It isn’t often that I get a message from one professional golfer touting another, so when it happens, I pay attention.
Late last year, I received this text from Kevin Streelman: “Random idea for u if interested. Champions Tour rookie Ken Tanigawa got his card thru q school. Really really good story. Been a member at Whisper Rock forever and kicking all of our butts for a while now. Could kill it out there.”
Now that’s a strong recommendation.
I never did write the Tanigawa story, but I did my due diligence, and Streelman was right: It’s a hell of a tale.
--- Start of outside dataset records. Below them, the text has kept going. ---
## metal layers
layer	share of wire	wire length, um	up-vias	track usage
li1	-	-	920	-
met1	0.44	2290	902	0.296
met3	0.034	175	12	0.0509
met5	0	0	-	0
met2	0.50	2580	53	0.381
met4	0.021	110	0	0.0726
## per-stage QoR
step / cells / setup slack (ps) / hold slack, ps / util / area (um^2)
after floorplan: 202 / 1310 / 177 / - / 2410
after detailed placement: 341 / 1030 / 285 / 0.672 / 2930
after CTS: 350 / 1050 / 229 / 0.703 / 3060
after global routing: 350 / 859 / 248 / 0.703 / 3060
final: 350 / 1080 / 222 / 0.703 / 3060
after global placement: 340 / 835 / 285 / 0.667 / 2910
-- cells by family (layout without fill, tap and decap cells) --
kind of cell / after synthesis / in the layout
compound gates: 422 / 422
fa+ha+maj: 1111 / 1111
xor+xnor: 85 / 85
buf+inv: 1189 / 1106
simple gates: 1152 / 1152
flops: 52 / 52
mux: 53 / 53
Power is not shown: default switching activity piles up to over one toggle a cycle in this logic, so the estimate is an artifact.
File: config.mk
export PLATFORM = sky130hd
export DESIGN_NAME = cs_mesh_router
export DESIGN_NICKNAME = d
export VERILOG_FILES = /design/src/rtl/cs_router_pkg.sv /design/src/rtl/cs_route_decode.sv /design/src/rtl/cs_input_ctrl.sv /design/src/rtl/cs_rr_arbiter.sv /design/src/rtl/cs_crossbar.sv /design/src/rtl/cs_mesh_router.sv
export SDC_FILE = /design/constraint.sdc
export NUM_CORES = 1
export LEC_CHECK = 0
export BUFFER_PORTS_ARGS = -buffer_cell sky130_fd_sc_hd__buf_4
export CORE_MARGIN = 5
export CORE_UTILIZATION = 35
export CTS_BUF_LIST = sky130_fd_sc_hd__clkbuf_4
export DETAILED_ROUTE_END_ITERATION = 7
export GPL_TIMING_DRIVEN = 0
export SYNTH_ARGS = -nofsm -noshare
export SYNTH_HDL_FRONTEND = slang
export SYNTH_SLANG_ARGS = --single-unit
File: constraint.sdc
create_clock -name clk -period 7.45 [get_ports clk]
set_input_delay 0.745 -clock clk [delete_from_list [all_inputs] [get_ports clk]]
set_output_delay 0.745 -clock clk [all_outputs]
set_load 0.02 [all_outputs]
File: src/rtl/cs_router_pkg.sv
package cs_router_pkg;

  localparam int NPORTS = 5;
  localparam int PW     = $clog2(NPORTS);

  // Port numbering is visible at the pins: bit p of every vector is port p.
  typedef enum logic [PW-1:0] {
    P_LOCAL = 3'd0,
    P_NORTH = 3'd1,
    P_EAST  = 3'd2,
    P_SOUTH = 3'd3,
    P_WEST  = 3'd4
  } port_e;

  typedef enum logic [2:0] {
    S_IDLE,
    S_REQUEST,
    S_WAIT_GRANT,
    S_ACTIVE,
    S_RELEASE
  } ctrl_state_e;

endpackage

File: src/rtl/cs_route_decode.sv
module cs_route_decode
  import cs_router_pkg::*;
#(
  parameter int X_W  = 2,
  parameter int Y_W  = 2,
  parameter int MY_X = 0,
  parameter int MY_Y = 0
) (
  input  logic [X_W-1:0] dst_x,
  input  logic [Y_W-1:0] dst_y,
  output port_e          out_port
);

  localparam logic [X_W-1:0] HERE_X = X_W'(MY_X);
  localparam logic [Y_W-1:0] HERE_Y = Y_W'(MY_Y);

  // X first, then Y: no turn from the Y axis back to X, so no cycles.
  always_comb begin
    if (dst_x > HERE_X)      out_port = P_EAST;
    else if (dst_x < HERE_X) out_port = P_WEST;
    else if (dst_y > HERE_Y) out_port = P_NORTH;
    else if (dst_y < HERE_Y) out_port = P_SOUTH;
    else                     out_port = P_LOCAL;
  end

endmodule

File: src/rtl/cs_input_ctrl.sv
module cs_input_ctrl
  import cs_router_pkg::*;
#(
  parameter int X_W  = 2,
  parameter int Y_W  = 2,
  parameter int MY_X = 0,
  parameter int MY_Y = 0
) (
  input  logic               clk,
  input  logic               rst,
  input  logic               req_in,
  input  logic [X_W+Y_W-1:0] addr,
  input  logic [NPORTS-1:0]  grant_in_vec,
  input  logic               win,
  output port_e              sel_port,
  output logic               want,
  output logic               drop,
  output logic               grant_out
);

  ctrl_state_e st, st_nxt;
  port_e       port_q, port_dec;
  logic        grant_q;

  cs_route_decode #(
    .X_W (X_W),
    .Y_W (Y_W),
    .MY_X(MY_X),
    .MY_Y(MY_Y)
  ) u_dec (
    .dst_x   (addr[X_W-1:0]),
    .dst_y   (addr[X_W+Y_W-1:X_W]),
    .out_port(port_dec)
  );

  assign want     = (st == S_REQUEST) && req_in;
  assign sel_port = port_q;

  always_comb begin
    st_nxt = st;
    drop   = 1'b0;
    unique case (st)
      S_IDLE:       if (req_in) st_nxt = S_REQUEST;
      S_REQUEST: begin
        if (!req_in)  st_nxt = S_IDLE;
        else if (win) st_nxt = S_WAIT_GRANT;
      end
      S_WAIT_GRANT: begin
        if (!req_in) begin
          st_nxt = S_RELEASE;
          drop   = 1'b1;
        end else if (grant_in_vec[port_q]) begin
          st_nxt = S_ACTIVE;
        end
      end
      S_ACTIVE: begin
        if (!req_in) begin
          st_nxt = S_RELEASE;
          drop   = 1'b1;
        end
      end
      S_RELEASE:    st_nxt = S_IDLE;
      default:      st_nxt = S_IDLE;
    endcase
  end

  always_ff @(posedge clk) begin
    if (rst) begin
      st      <= S_IDLE;
      port_q  <= P_LOCAL;
      grant_q <= 1'b0;
    end else begin
      st      <= st_nxt;
      grant_q <= (st_nxt == S_ACTIVE);
      if (st == S_IDLE && req_in) port_q <= port_dec;
    end
  end

  assign grant_out = grant_q;

endmodule

File: src/rtl/cs_rr_arbiter.sv
module cs_rr_arbiter #(
  parameter int N  = 5,
  parameter int IW = 3
) (
  input  logic          clk,
  input  logic          rst,
  input  logic [N-1:0]  want,
  input  logic [N-1:0]  drop,
  output logic [N-1:0]  win,
  output logic          own_vld_nxt,
  output logic [IW-1:0] own_idx_nxt
);

  logic          own_vld;
  logic [IW-1:0] own_idx;
  logic [IW-1:0] last;
  logic [IW-1:0] pick;
  logic [IW-1:0] cand;
  logic          found;
  logic          grant_now;

  // Search starts just after the previous winner and wraps around.
  always_comb begin
    found = 1'b0;
    pick  = last;
    cand  = last;
    for (int k = 1; k <= N; k++) begin
      cand = IW'((int'(last) + k) % N);
      if (!found && want[cand]) begin
        found = 1'b1;
        pick  = cand;
      end
    end
  end

  // Release and a new award never share a cycle.
  assign grant_now = !own_vld && found;

  always_comb begin
    win = '0;
    if (grant_now) win[pick] = 1'b1;
  end

  assign own_vld_nxt = own_vld ? !drop[own_idx] : found;
  assign own_idx_nxt = grant_now ? pick : own_idx;

  always_ff @(posedge clk) begin
    if (rst) begin
      own_vld <= 1'b0;
      own_idx <= '0;
      last    <= IW'(N-1);
    end else begin
      own_vld <= own_vld_nxt;
      own_idx <= own_idx_nxt;
      if (grant_now) last <= pick;
    end
  end

endmodule

File: src/rtl/cs_crossbar.sv
module cs_crossbar
  import cs_router_pkg::*;
#(
  parameter int DATA_W = 16
) (
  input  logic              clk,
  input  logic              rst,
  input  logic [DATA_W-1:0] din     [NPORTS],
  input  logic              vld_nxt [NPORTS],
  input  logic [PW-1:0]     idx_nxt [NPORTS],
  output logic              req_q   [NPORTS],
  output logic [DATA_W-1:0] dout_q  [NPORTS]
);

  for (genvar o = 0; o < NPORTS; o++) begin : g_out
    always_ff @(posedge clk) begin
      if (rst) begin
        req_q[o]  <= 1'b0;
        dout_q[o] <= '0;
      end else begin
        req_q[o]  <= vld_nxt[o];
        dout_q[o] <= vld_nxt[o] ? din[idx_nxt[o]] : '0;
      end
    end
  end

endmodule

File: src/rtl/cs_mesh_router.sv
module cs_mesh_router
  import cs_router_pkg::*;
#(
  parameter int X_W    = 2,
  parameter int Y_W    = 2,
  parameter int DATA_W = 16,
  parameter int MY_X   = 0,
  parameter int MY_Y   = 0
) (
  input  logic                     clk,
  input  logic                     rst,
  input  logic [NPORTS-1:0]        req_in,
  input  logic [NPORTS*DATA_W-1:0] data_in,
  output logic [NPORTS-1:0]        grant_out,
  output logic [NPORTS-1:0]        req_out,
  input  logic [NPORTS-1:0]        grant_in,
  output logic [NPORTS*DATA_W-1:0] data_out
);

  localparam int AW = X_W + Y_W;

  logic [DATA_W-1:0] din_a   [NPORTS];
  logic [DATA_W-1:0] dout_a  [NPORTS];
  logic              reqo_a  [NPORTS];
  port_e             sel     [NPORTS];
  logic [NPORTS-1:0] want;
  logic [NPORTS-1:0] drop;
  logic [NPORTS-1:0] want_m  [NPORTS];
  logic [NPORTS-1:0] win_m   [NPORTS];
  logic              vld_nxt [NPORTS];
  logic [PW-1:0]     idx_nxt [NPORTS];

  for (genvar i = 0; i < NPORTS; i++) begin : g_in
    assign din_a[i] = data_in[i*DATA_W +: DATA_W];

    cs_input_ctrl #(
      .X_W (X_W),
      .Y_W (Y_W),
      .MY_X(MY_X),
      .MY_Y(MY_Y)
    ) u_ctrl (
      .clk         (clk),
      .rst         (rst),
      .req_in      (req_in[i]),
      .addr        (din_a[i][AW-1:0]),
      .grant_in_vec(grant_in),
      .win         (win_m[sel[i]][i]),
      .sel_port    (sel[i]),
      .want        (want[i]),
      .drop        (drop[i]),
      .grant_out   (grant_out[i])
    );
  end

  for (genvar o = 0; o < NPORTS; o++) begin : g_arb
    always_comb begin
      for (int i = 0; i < NPORTS; i++) begin
        want_m[o][i] = want[i] && (sel[i] == port_e'(o));
      end
    end

    cs_rr_arbiter #(
      .N (NPORTS),
      .IW(PW)
    ) u_arb (
      .clk        (clk),
      .rst        (rst),
      .want       (want_m[o]),
      .drop       (drop),
      .win        (win_m[o]),
      .own_vld_nxt(vld_nxt[o]),
      .own_idx_nxt(idx_nxt[o])
    );

    assign req_out[o]                   = reqo_a[o];
    assign data_out[o*DATA_W +: DATA_W] = dout_a[o];
  end

  cs_crossbar #(
    .DATA_W(DATA_W)
  ) u_xbar (
    .clk    (clk),
    .rst    (rst),
    .din    (din_a),
    .vld_nxt(vld_nxt),
    .idx_nxt(idx_nxt),
    .req_q  (reqo_a),
    .dout_q (dout_a)
  );

endmodule
**src/rtl/pal_pkg.sv**
```systemverilog
package pal_pkg;

    // Output pixel layout; the numeric codes are visible on the fmt port.
    typedef enum logic [1:0] {
        PF_RGB332 = 2'd0,
        PF_RGB555 = 2'd1,
        PF_RGB565 = 2'd2,
        PF_RGB888 = 2'd3
    } pix_fmt_e;

    localparam int COMP_W = 5;
    localparam int WIDE_W = 8;
    localparam int ENT_W  = 3 * COMP_W;
    localparam int HALF_W = 16;
    localparam int WORD_W = 2 * HALF_W;
    localparam int PIX_W  = 3 * WIDE_W;

endpackage

```
**src/rtl/pal_bank.sv**
```systemverilog
// One half of the table: holds either the even or the odd entries.
module pal_bank #(
    parameter int AW = 7,
    parameter int EW = 15
) (
    input  logic          clk,
    input  logic          we,
    input  logic [AW-1:0] waddr,
    input  logic [EW-1:0] wdata,
    input  logic [AW-1:0] raddr,
    output logic [EW-1:0] rdata
);
    localparam int DEPTH = 1 << AW;

    logic [EW-1:0] mem_q [DEPTH];

    always_ff @(posedge clk) begin
        if (we) begin
            mem_q[waddr] <= wdata;
        end
    end

    // The read is taken before this edge's write lands, so a
    // simultaneous write to the same slot yields the prior contents.
    assign rdata = mem_q[raddr];

endmodule

```
**src/rtl/pal_fmt.sv**
```systemverilog
// Widens 5-bit components and packs them into the selected layout.
module pal_fmt
    import pal_pkg::*;
(
    input  logic [ENT_W-1:0] ent,
    input  pix_fmt_e         sel,
    output logic [PIX_W-1:0] pix
);
    logic [WIDE_W-1:0] red8, grn8, blu8;

    always_comb begin
        red8 = {ent[COMP_W-1:0],          3'b000};
        grn8 = {ent[2*COMP_W-1:COMP_W],   3'b000};
        blu8 = {ent[3*COMP_W-1:2*COMP_W], 3'b000};
        unique case (sel)
            PF_RGB332: pix = {16'd0, red8[7:5], grn8[7:5], blu8[7:6]};
            PF_RGB555: pix = {9'd0,  red8[7:3], grn8[7:3], blu8[7:3]};
            PF_RGB565: pix = {8'd0,  red8[7:3], grn8[7:2], blu8[7:3]};
            default:   pix = {red8, grn8, blu8};
        endcase
    end

endmodule

```
**src/rtl/pal_lut.sv**
```systemverilog
module pal_lut
    import pal_pkg::*;
#(
    parameter int IDX_W = 8
) (
    input  logic               clk,
    input  logic               rst_n,
    input  logic               wr_en,
    input  logic [IDX_W-2:0]   wr_addr,
    input  logic [WORD_W-1:0]  wr_data,
    input  logic               rd_valid,
    input  logic [IDX_W-1:0]   rd_index,
    input  logic [1:0]         fmt,
    output logic               out_valid,
    output logic [PIX_W-1:0]   out_pixel
);
    localparam int AW    = IDX_W - 1;
    localparam int BANKS = 2;

    typedef struct packed {
        logic             vld;
        logic [ENT_W-1:0] raw;
        pix_fmt_e         sel;
    } stage_t;

    stage_t st_d, st_q;
    logic [ENT_W-1:0] bank_rd [BANKS];

    // Even entries live in bank 0 (low half-word), odd in bank 1.
    for (genvar b = 0; b < BANKS; b++) begin : g_bank
        pal_bank #(.AW(AW), .EW(ENT_W)) u_bank (
            .clk   (clk),
            .we    (wr_en),
            .waddr (wr_addr),
            .wdata (wr_data[b*HALF_W +: ENT_W]),
            .raddr (rd_index[IDX_W-1:1]),
            .rdata (bank_rd[b])
        );
    end

    always_comb begin
        st_d     = '0;
        st_d.vld = rd_valid;
        if (rd_valid) begin
            st_d.raw = bank_rd[rd_index[0]];
            st_d.sel = pix_fmt_e'(fmt);
        end
    end

    always_ff @(posedge clk or negedge rst_n) begin
        if (!rst_n) st_q <= '0;
        else        st_q <= st_d;
    end

    pal_fmt u_fmt (
        .ent (st_q.raw),
        .sel (st_q.sel),
        .pix (out_pixel)
    );

    assign out_valid = st_q.vld;

    p_req_valid_r9: assert property (@(posedge clk) disable iff (!rst_n)
        rd_valid |=> out_valid);
    p_idle_valid_r9: assert property (@(posedge clk) disable iff (!rst_n)
        !rd_valid |=> !out_valid);
    p_idle_zero_r11: assert property (@(posedge clk) disable iff (!rst_n)
        !out_valid |-> out_pixel == '0);
    p_332_upper_r5: assert property (@(posedge clk) disable iff (!rst_n)
        (out_valid && $past(fmt) == 2'd0) |-> out_pixel[23:8] == '0);
    p_555_upper_r6: assert property (@(posedge clk) disable iff (!rst_n)
        (out_valid && $past(fmt) == 2'd1) |-> out_pixel[23:15] == '0);
    p_565_glsb_r7: assert property (@(posedge clk) disable iff (!rst_n)
        (out_valid && $past(fmt) == 2'd2) |-> (out_pixel[23:16] == '0 && !out_pixel[5]));
    p_888_pad_r8: assert property (@(posedge clk) disable iff (!rst_n)
        (out_valid && $past(fmt) == 2'd3) |->
            (out_pixel[2:0] == '0 && out_pixel[10:8] == '0 && out_pixel[18:16] == '0));

endmodule

```
**config.mk**
```make
export PLATFORM = sky130hd
export DESIGN_NAME = pal_lut
export DESIGN_NICKNAME = d
export VERILOG_FILES = /design/src/rtl/pal_pkg.sv /design/src/rtl/pal_bank.sv /design/src/rtl/pal_fmt.sv /design/src/rtl/pal_lut.sv
export SDC_FILE = /design/constraint.sdc
export NUM_CORES = 2
export LEC_CHECK = 0
export ABC_AREA = 1
export BUFFER_PORTS_ARGS = -buffer_cell sky130_fd_sc_hd__buf_2
export CORE_ASPECT_RATIO = 1.1
export CORE_MARGIN = 3
export CORE_UTILIZATION = 50
export CTS_BUF_LIST = sky130_fd_sc_hd__clkbuf_2
export CTS_CLUSTER_DIAMETER = 200
export DETAILED_ROUTE_END_ITERATION = 10
export PLACE_DENSITY = 0.65
export REMOVE_ABC_BUFFERS = 1
export SLEW_MARGIN = 20
export SYNTH_ARGS = -nofsm -noshare
export SYNTH_HDL_FRONTEND = slang
export SYNTH_SLANG_ARGS = --single-unit
export TNS_END_PERCENT = 5
```
**constraint.sdc**
```tcl
create_clock -name clk -period 1.3 [get_ports clk]
set_input_delay 0.13 -clock clk [delete_from_list [all_inputs] [get_ports clk]]
set_output_delay 0.13 -clock clk [all_outputs]
set_load 0.01 [all_outputs]
```
**Yosys cells after proc, flatten, opt, wreduce, memory -nomap -nowiden**

Memory sizes are Yosys's and may differ from the RTL's.
Index checks and enable logic that the tools add are counted.

- $lt $le $gt $ge: 1
- Reduce and logical (&&, ||, !) cells: 1
- Mux-type cells: 7
- Bitwise logic cells: 1
- Equality and inequality tests: 2

Operators with widths:

| cell | number |
|---|---|
| case mux 24 bit (3 select lines) | 1 |
| 2-to-1 mux 15 bit | 3 |
| 2-to-1 mux 17 bit | 1 |
| == test 2 x 1 -> 1 bit (second input constant) | 1 |
| == test 2 bit (second input constant) | 1 |
| >= comparator 2 bit (second input constant) | 1 |
| logical NOT 2 bit | 1 |
| 2-to-1 mux 1 bit | 2 |
| inverter 1 -> 2 bit | 1 |

- Memories kept: 2
- Logic and storage cells: 17
- Register bits after elaboration: 18
- Input port bits: 53
- Output and inout port bits: 25
- RAM bits: 3840

Memory list:

| memory | words | width | rd ports | clocked after memory_dff | wr ports | RTL line | source |
|---|---|---|---|---|---|---|---|
| g_bank[0].u_bank.mem_q | 128 | 15 | 1 | 0 | 1 | pal_bank.sv:15 | `logic [EW-1:0] mem_q [DEPTH];` |
| g_bank[1].u_bank.mem_q | 128 | 15 | 1 | 0 | 1 | pal_bank.sv:15 |  |

**Longest topological paths before layout**

- Depth after elaboration: 5
- Depth in mapped cells: 15
- Gate-level depth less buffers: 11

**By module**

From an unflattened synthesis, not the netlist that was laid out.

- Cell total of the unflattened synthesis: 13217
- Area, all modules: 156702.8 um^2

By module, submodules not included:

| module | area an instance (um^2) | instances | sequential area each (um^2) | cells each |
|---|---|---|---|---|
| pal_bank | 77740.8 | 2 | 57655.3 | 6517 |
| pal_lut | 808.3 | 1 | 450.4 | 102 |
| pal_fmt | 412.9 | 1 | 0.0 | 81 |

**Worst setup path before layout**

Ideal clock, no wire load.

- Path kind: input to register
- Start point: in wr_addr[2]
- End point: mem g_bank[0].u_bank.mem_q[124][0] (enable)
- Path buffers: 1
- Setup time: 0.493 ns
- Slack: -2.720 ns
- Arrival time: 3.527 ns
- Required time: 0.807 ns
- Cell stages on the path: 3
- Cells stage by stage: clkbuf_1 -> inv_1 -> nor4_1

RTL lines:

| item | RTL line | source |
|---|---|---|
| start: declaration | pal_lut.sv:9 | `input logic [IDX_W-2:0] wr_addr,` |
| end: declaration | pal_bank.sv:15 |  |

Straight into the memory's write port.

**Worst setup path in the final report**

- Start point: reg st_q[10] in the netlist's numbering
- End point: out out_pixel[14]

- Cells in the longest elaborated chain, start to end: 1

Ends and longest elaborated chain:

| item | RTL line | source |
|---|---|---|
| start: declaration | pal_lut.sv:26 | `stage_t st_d, st_q;` |
| start signal: assignment | pal_lut.sv:52 | `else st_q <= st_d;` |
| case mux 24 bit (3 select lines) | pal_fmt.sv:15 | `unique case (sel)` |
| end: declaration | pal_lut.sv:15 | `output logic [PIX_W-1:0] out_pixel` |

No other way between the ends.

==> metrics.txt <==
total power 239 mW; Final HPWL DP slightly below 300,000 µm; mapped cell area roughly 0.15 mm²; fin area around 0.19 mm²; worst-path fanout max 4; synth warn 0; vias 112,000; WHS between 30 and 40 ps; Inserted Clock Buffers between 900 and 1,000; setup violators final roughly 1,200; RSZ-0062 raised after global routing true; #FFs+latches synth approximately 3,900; register area share after synthesis around three quarters; CP Data Arrival Time roughly 3400 ps; hold depth 15; Hold WC Path Type primary input to flip-flop; drc violations 0; R2R cell count 11; total core area 0.307 mm²; gr usage total a little under a third; Hold Crit Start rd_index[3]; Placed Instances between 15,000 and 20,000; Crit Path Class flip-flop to primary output; Max Cap Viol 0; Post-synth EDFFs around 3,800; io pins 78; LEAKAGE 68.1 nW; R2R Setup Slk -410 ps; share of post-route cells with drive strength above 1 23.3%; Worst Path Required 1170 ps; hold endpoint st_q[10]; cell family with most CP delay buffers and inverters; Layout area overhead 20.9%; fmax around 290 MHz; Clock Sinks between 3,000 and 4,000; Reg clk slew, reported paths roughly 100 ps; TritonRoute pass-1 iters 7; Cells after Synth 12,700; clk_lat worst skew between 2000 and 2500 ps; CP Capture Type primary output; via/cell ratio 5.88; top post-synthesis cells by count nand2_1, edfxtp_1, nand3_1; Post-Place Worst Slack -1550 ps; initial antenna violation count 30; slowest CP cell dfrtp_1; final non-filler cell total roughly 19,000; crit start category flip-flop; pwr dens 1280 mW/mm²; Bufs and invs on worst path 3; Fin Clk Skew 192 ps; Slew headroom 18.7%; met1 WL between 150,000 and 200,000 µm; synth top area cells edfxtp_1, nand3_1, nand2_1; Fin Setup TNS -103,240 ps; setup slack after layout -2210 ps; final wirelength between 400,000 and 500,000 µm; IO Port Bufs between 70 and 80; DR WL/cell about 26 µm; violated checks negative setup slack; reg2reg end st_q[6]; total grt overflow 0; met3 WL around 54,000 µm; highest routing layer actually used met5; row cnt 213; Slew Viols, Final 0; Final Hold Fails 0; Synth area leader edfxtp_1; Cell Chain, Critical Path buf_12 > clkinvlp_4 > o221ai_2 > buf_2; final core utilization 60.9%; Reg-to-Reg Start g_bank[0].u_bank.mem_q[117][4]; routed length on met2 229,000 µm; Yosys top cell area share 74.5%; DRT iter0 DRCs approximately 15,000; die height about 590 µm; first-pass GRT wire length 709,000 µm; synthesized area per cell ~12 µm²; CTS root buffer clkbuf_2; RePlAce Congestion 0.931; count of cell types in the netlist 21; Final ANT Viol Nets 0; vias in the first global route 109,000; Initial Util around half; largest net degree at the start of global routing 82; Final period util 270%; fin nets around 14,000; Clock Tree Buf Depth 4; status finished, violations left; max incr delay on CP approximately 400 ps; Die W 536 µm; H-tree depth 6; fin crit period around 3500 ps; cell with the most instances after synthesis nand2_1; CTS tree yes; Slew @ Worst Pin 1220 ps; Die Area 0.316 mm²; Area after DPL approximately 0.17 mm²; ys async rst share less than 1%; worst vdd ir about 0.0009 V; Primary FF master, synth edfxtp_1
-- cells by family after synthesis --
family | Yosys count | share of synthesized area (%)
buffers and inverters | 902 | 2.85
flip-flops | 3858 | 74.8
other | 1 | 0.00242
AND/OR/NAND/NOR | 7792 | 21.9
AO/OA/AOI/OAI | 136 | 0.490
-- worst min-delay path, delay by kind of cell --
family        cells  cell delay, ps
simple gates      8             780
buf+inv           7            1380
-- placed cells by master (no fill, tap or decap), types with 11 or more instances in the layout --
cell type         n
nand2_4          15
buf_12          461
inv_1            17
buf_16           11
nand3_2         400
o22ai_1          32
inv_2            18
nor2_4          151
buf_6            42
bufinv_16        17
diode_2          14
dlygate4sd3_1   187
clkinv_2         30
inv_6            12
nand3_1        3066
nand3_4         150
buf_2            32
nor2_1          103
o21ai_0          41
clkinv_1        234
nand2_2          25
clkbuf_2       1305
nand2_1        3833
nor2_2           31
buf_4           701
a21oi_1          29
o21ai_1          13
edfxtp_1       3840
-- timing repair --
item,in CTS,in global routing
setup endpoints to repair,37,1796
resized for setup,153,833
setup buffers,0,2
pin swaps,15,319
hold endpoints to repair,7716,20
hold buffers,216,8
-- final cells by class --
| type | count | area [µm²] |
|---|---|---|
| diodes | 14 | 35.0 |
| clock buffers | 1303 | 6520 |
| clock inverters | 323 | 1880 |
| fillers | 23600 | 120000 |
| inverters | 37 | 205 |
| multi-input cells | 7931 | 40100 |
| flip-flops and latches | 3858 | 116000 |
| well taps | 4085 | 5110 |
| repair buffers | 1446 | 17400 |
-- how the worst max path moves through the flow --
stage / start / to / slack (ps) / cells past startpoint
finish: st_q[10] / out_pixel[14] / -2210 / 4
global route: st_q[1] / out_pixel[7] / -2350 / 4
CTS: st_q[10] / out_pixel[14] / -2360 / 4
detailed placement: rd_index[1] / st_q[3] / -1550 / 16
global placement: rd_index[1] / st_q[3] / -1530 / 16
floorplan: rd_index[2] / st_q[12] / -14360 / 11
-- layer usage --
layer  global-route usage, %  vias to the layer above
met3                    6.35                     1161
met4                    17.0                        4
met5                       0                        -
li1                        -                    49100
met2                    47.5                     7016
met1                    39.7                    54400
-- power by group --
group / internal [mW] / switching [mW] / leakage (nW)
registers: 137 / 0.244 / 34.7
clock network: 30.8 / 48.2 / 6.31
logic: 7.38 / 15.0 / 27.1
-- flip-flops by register name, indices dropped and copies added, names as in the netlist --
signal,flops
g_bank.u_bank.mem_q,3840
out_valid,1
st_q,17
Power figures use the tool's default switching activity.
After playing collegiately at UCLA, Tanigawa competed on a handful of professional tours around the world for 11 years. In 2003, he got his amateur status back.
Since then, he’s been piling up amateur titles and, yes, kicking butts at Whisper Rock, a swanky private club frequented by tour pros outside of Scottsdale.
In fact, Tanigawa was still an amateur when he finished fourth at Q School in December, only turning pro right before this season started.
I don’t profess to be a PGA Tour Champions expert, but I do enjoy having a little action everywhere.
So each week, I’ll pick a couple of longshots on the senior circuit and throw a few bucks on ‘em, usually guys I know and would be rooting for anyway.
And yes, “a few bucks” isn’t an understatement. When I had Bart Bryant to win in Minnesota two weeks ago at 60-1, I was kicking myself for not upping the ante.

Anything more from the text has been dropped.